__Assigned task__
When a line below holds the string "reset", show that line.

·····

`src/rtl/seq_detect_pkg.sv`:
```
// rtl/seq_detect_pkg.sv - shared types, default widths and length clamp for the sequence detector
package seq_detect_pkg;

   localparam int MAXLEN_D = 8;
   localparam int LENW_D   = 4;
   localparam int CNTW_D   = 8;

   typedef enum logic [1:0] {
      IDLE = 2'd0,
      RUN  = 2'd1,
      DONE = 2'd2
   } state_t;

   // Zero length means a single-bit pattern; anything past maxlen is pinned to maxlen.
   function automatic int clamp_len(input int l, input int maxlen);
      if (l == 0)
         return 1;
      else if (l > maxlen)
         return maxlen;
      else
         return l;
   endfunction

endpackage

```
`src/rtl/seq_match_core.sv`:
```
// rtl/seq_match_core.sv - history shift register, saturating fill counter and masked pattern compare
module seq_match_core
   import seq_detect_pkg::*;
#(
   parameter int MAXLEN = MAXLEN_D,
   parameter int LENW   = LENW_D
) (
   input  logic              clk,
   input  logic              reset,
   input  logic              shift,
   input  logic              clear,
   input  logic              flush,
   input  logic              w,
   input  logic [LENW-1:0]   len,
   input  logic [MAXLEN-1:0] pattern,
   output logic              match
);

   logic [MAXLEN-1:0] history;
   logic [MAXLEN-1:0] hist_nx;
   logic [MAXLEN-1:0] mask;
   logic [LENW-1:0]   fill;
   logic [LENW-1:0]   fill_nx;

   // Match is judged on the post-shift view so z can be registered on the sampling edge.
   always_comb begin
      hist_nx = {history[MAXLEN-2:0], w};
      fill_nx = (fill >= len) ? fill : fill + LENW'(1);
      mask    = '0;
      for (int i = 0; i < MAXLEN; i++)
         mask[i] = (i < int'(len));
      match = shift && (fill_nx >= len) && (((hist_nx ^ pattern) & mask) == '0);
   end

   always_ff @(posedge clk) begin
      if (reset || clear) begin
         history <= '0;
         fill    <= '0;
      end else if (shift) begin
         history <= hist_nx;
         fill    <= flush ? '0 : fill_nx;
      end
   end

endmodule

```
`src/rtl/seq_detect_ctrl.sv`:
```
// rtl/seq_detect_ctrl.sv - programmable serial pattern detector with start/abort control and match counting
module seq_detect_ctrl
   import seq_detect_pkg::*;
#(
   parameter int MAXLEN = MAXLEN_D,
   parameter int LENW   = LENW_D,
   parameter int CNTW   = CNTW_D
) (
   input  logic              clk,
   input  logic              reset,
   input  logic              cfg_we,
   input  logic [MAXLEN-1:0] cfg_pattern,
   input  logic [LENW-1:0]   cfg_len,
   input  logic [CNTW-1:0]   cfg_count,
   input  logic              cfg_overlap,
   input  logic              start,
   input  logic              abort,
   input  logic              w,
   input  logic              w_valid,
   output logic              z,
   output logic              busy,
   output logic              done,
   output logic [CNTW-1:0]   match_cnt
);

   state_t            state;
   state_t            state_nx;
   logic [MAXLEN-1:0] pat_q;
   logic [LENW-1:0]   len_q;
   logic [CNTW-1:0]   cnt_q;
   logic              ovl_q;
   logic              cfg_ok;
   logic              start_ok;
   logic              shift;
   logic              match;
   logic              hit_limit;
   logic [CNTW-1:0]   cnt_inc;

   assign cfg_ok    = (state != RUN);
   assign start_ok  = start && cfg_ok && !abort;
   assign shift     = (state == RUN) && w_valid && !abort;
   assign cnt_inc   = (match_cnt == '1) ? match_cnt : match_cnt + CNTW'(1);
   assign hit_limit = match && (cnt_q != '0) && (cnt_inc == cnt_q);

   seq_match_core #(
      .MAXLEN (MAXLEN),
      .LENW   (LENW)
   ) u_core (
      .clk     (clk),
      .reset   (reset),
      .shift   (shift),
      .clear   (start_ok),
      .flush   (match && !ovl_q),
      .w       (w),
      .len     (len_q),
      .pattern (pat_q),
      .match   (match)
   );

   always_ff @(posedge clk) begin
      if (reset)
         state <= IDLE;
      else
         state <= state_nx;
   end

   // abort outranks start and any match on the same edge
   always_comb begin
      state_nx = state;
      if (abort)
         state_nx = IDLE;
      else begin
         case (state)
            IDLE:    if (start) state_nx = RUN;
            RUN:     if (hit_limit) state_nx = DONE;
            DONE:    if (start) state_nx = RUN;
            default: state_nx = IDLE;
         endcase
      end
   end

   always_comb begin
      busy = (state == RUN);
      done = (state == DONE);
   end

   always_ff @(posedge clk) begin
      if (reset) begin
         pat_q     <= '0;
         len_q     <= LENW'(1);
         cnt_q     <= '0;
         ovl_q     <= 1'b0;
         match_cnt <= '0;
         z         <= 1'b0;
      end else begin
         if (cfg_we && cfg_ok) begin
            pat_q <= cfg_pattern;
            len_q <= LENW'(clamp_len(int'(cfg_len), MAXLEN));
            cnt_q <= cfg_count;
            ovl_q <= cfg_overlap;
         end
         if (start_ok)
            match_cnt <= '0;
         else if (match)
            match_cnt <= cnt_inc;
         z <= match;
      end
   end

endmodule

```
`config.mk`:
```
export PLATFORM = sky130hd
export DESIGN_NAME = seq_detect_ctrl
export DESIGN_NICKNAME = d
export VERILOG_FILES = /design/src/rtl/seq_detect_pkg.sv /design/src/rtl/seq_match_core.sv /design/src/rtl/seq_detect_ctrl.sv
export SDC_FILE = /design/constraint.sdc
export NUM_CORES = 1
export LEC_CHECK = 0
export ABC_AREA = 1
export CAP_MARGIN = 20
export CORE_UTILIZATION = 28
export CTS_BUF_LIST = sky130_fd_sc_hd__clkbuf_4
export CTS_CLUSTER_SIZE = 40
export DETAILED_ROUTE_END_ITERATION = 8
export PLACE_DENSITY_LB_ADDON = 0.1
export RECOVER_POWER = 50
export SKIP_LAST_GASP = 1
export SYNTH_ARGS = -nofsm -noshare
export SYNTH_HDL_FRONTEND = slang
export SYNTH_SLANG_ARGS = --single-unit
```
`constraint.sdc`:
```
create_clock -name clk -period 2.45 [get_ports clk]
set_input_delay 0.49 -clock clk [delete_from_list [all_inputs] [get_ports clk]]
set_output_delay 0.49 -clock clk [all_outputs]
set_load 0.05 [all_outputs]
```
==> metrics.txt <==
status finished, violations left; failing checks negative setup slack; worst setup margin -0.1095 ns; Worst-path clk slew ~0.14 ns; Hold Crit Start state[1]$_SDFFE_PP0P_; P_leak 1.537 nW; Non-Filler Instances about 560; Arr. time, crit path around 2.8 ns; synthesized flop and latch total between 40 and 50; Final setup violation count 6; FFs w/ async S/R, synth 0; Die Y approximately 97 microns; worst-skew pair later-pin latency ~0.37 ns; overall power around 1.6 mW; wire per inst roughly 12 microns; reg2reg path depth 19; Critical Path RT 2.70 ns; CP most frequent cell buf_4; CP Class reg -> reg; maximum clock rate a little under 400 MHz; DR vias about 2,500; peak supply drop 0.0002278 V; Final Hold Viols 0; YS warnings 0; Setup Skew roughly 0.013 ns; type of the worst min-delay path reg -> reg; Setup Slack @ Placement -0.1721 ns; RR Endpoint u_core.fill[2]$_SDFFE_PP0P_; share of the synthesized area in the top cell type 0.3393; vias per inst 4.560; post-synthesis cell count 380; Initial DRC Count 72; Core Util, Final 0.3962; synth cell count leaders nand2_1, inv_1, dfxtp_1; Syn Area/Cell 6.677 sq um; count leader, synth nand2_1; register area share after synthesis 0.3393; RSZ-0062 raised after global routing yes; Crit-path slowest cell dfxtp_2; Final Cycle Share 1.045; Slew HR 0.4953; PortBufs 38; type of element capturing the critical path flop; CTS tree done; vias in the first global route about 2,400; Pwr Density about 460 nW/um^2; clock root cell clkbuf_4; final wirelength about 6800 microns; fraction of layout cells with a size suffix above 1 0.1924; H-tree levels 2; Max Slew Vio Count 0; Max Fanout on Critical Path 2; syn nets 418; Post-synth EDFFs 0; Area Overhead vs Synth 36.83%; first-pass GRT wire length 11,390 microns; number of diodes 0; DP Wirelength between 5000 and 6000 microns; reg-to-reg critical path startpoint len_q[1]$_SDFFE_PP0P_; post-synth cell types 32; Initial Util 0.2895; synth top area cells dfxtp_1, nand2_1, nand3_1, a21oi_1, inv_1; maxcap violations 0; Congestion Overflow GR 0; critical-path cell list inv_2 > ha_4 > inv_2 > o21bai_1 > nand3_1 > nand4_1 > xor2_1 > inv_1 > buf_4 > buf_4 > buf_4 > buf_4 > buf_4 > buf_4 > buf_4 > buf_4 > buf_4 > nand3_2 > a21oi_1; largest net degree at the start of global routing 21; # hold bufs at CTS 0; Final Wtd Congestion 0.8447; setup slack, reg-to-reg -0.11 ns; worst hold path cell count 2; area leader, netlist dfxtp_1; total iterations of the first detailed-routing run 4; Sink Count 43; die area 9447 sq um; Placed Instances 537; initial antenna violation count 0; fin crit period ~2.6 ns; core area 8763 sq um; Min Hold Slack roughly 0.49 ns; Top Ports 39; layout net count between 400 and 500; die width 97.20 microns; Longest Clk Path Bufs 2; CTS Buf Count 5; Syn Std Cell Area roughly 2500 sq um; Remaining DRCs 0; startpoint types flop; Top FF cell, synth dfxtp_1; remaining antenna violation count after routing 0; Std-Cell Rows 34; gr usage total 0.1486; Slew @ Worst Pin 0.7571 ns; Hold Crit Endpoint state[1]$_SDFFE_PP0P_; slowest cell delay on critical path 0.36 ns
[state kept, by name, indices dropped and copies added (netlist names)]
name and cells:
u_core.history 7, ovl_q 1, match_cnt 8, cnt_q 8
len_q 4, u_core.fill 4, z 1, pat_q 8
state 2
[critical path, delay by kind of cell (launching register included)]
kind            cells  cell delay (ns)
buf+inv            12             1.24
flops               1             0.36
simple gates        3             0.27
fa+ha+maj           1             0.26
compound gates      2             0.17
xor+xnor            1             0.15
[kinds of logic after synthesis]
group	Yosys count	synth area share
simple gates	192	0.3476
compound gates	69	0.1410
buf+inv	55	0.08481
flops	43	0.3393
xor+xnor	11	0.03797
fa+ha+maj	10	0.04931
[placed cells by master (no fill, tap or decap), types with 5 or more instances in the layout]
master / n
nand2_2: 5
inv_1: 40
a21oi_1: 26
xor2_1: 8
o21ai_0: 23
a21oi_2: 8
buf_4: 28
inv_2: 5
ha_1: 7
nand4_1: 7
nor2_1: 38
clkbuf_4: 5
dfxtp_1: 40
nand2_1: 91
o21ai_2: 5
nand3_2: 7
nand3_1: 30
clkdlybuf4s50_1: 37
[stage by stage]
step                      instance area [sq um]  setup TNS, ns
final                                      3472        -0.4945
after global routing                       3472         -3.311
after CTS                                  3367        -0.4339
after detailed placement                   3191         -1.091
after global placement                     3191        -0.6527
after floorplan                            2567              0
[what timing repair did]
item                                    in CTS  in global routing
resized for setup                            8                 28
hold endpoints to repair                     0                  0
buffers inserted                             8                  2
pin swaps                                    8                 11
endpoints found under the setup margin      13                 15
[metal layers]
metal | global-route usage | vias to the layer above | part of all wire
met3 | 0.02374 | 9 | 0.041
met4 | 0.05052 | 0 | 0.014
li1 | - | 1363 | -
met1 | 0.2067 | 1115 | 0.52
met2 | 0.2324 | 44 | 0.42
met5 | 0 | - | 0
[cell type report]
| class | instances | area, sq um |
|---|---|---|
| Clock buffer | 5 | 37.54 |
| Clock inverter | 3 | 42.54 |
| Fill cell | 916 | 5291 |
| Inverter | 46 | 172.7 |
| Multi-Input combinational cell | 282 | 1614 |
| Sequential cell | 43 | 864.6 |
| Tap cell | 108 | 135.1 |
| Timing Repair Buffer | 68 | 605.6 |
[report_power, final]
| part | switching, mW | internal [mW] |
|---|---|---|
| registers | 0.0214 | 0.730 |
| clock network | 0.263 | 0.216 |
| logic | 0.200 | 0.160 |
| total | 0.484 | 1.11 |
[how the worst max path moves through the flow]
stage | startpoint | end | cells after the start
floorplan | len_q[1]$_SDFFE_PP0P_ | u_core.fill[0]$_SDFFE_PP0P_ | 20
global placement | len_q[1]$_SDFFE_PP0P_ | u_core.fill[0]$_SDFFE_PP0P_ | 20
detailed placement | len_q[1]$_SDFFE_PP0P_ | u_core.fill[0]$_SDFFE_PP0P_ | 20
CTS | len_q[1]$_SDFFE_PP0P_ | u_core.fill[0]$_SDFFE_PP0P_ | 19
global route | len_q[1]$_SDFFE_PP0P_ | u_core.fill[0]$_SDFFE_PP0P_ | 19
finish | len_q[1]$_SDFFE_PP0P_ | u_core.fill[2]$_SDFFE_PP0P_ | 19
(Power assumes the default switching activity.)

·····

__Output for this task__
   input  logic              reset,
      if (reset || clear) begin
   input  logic              reset,
      .reset   (reset),
      if (reset)
      if (reset) begin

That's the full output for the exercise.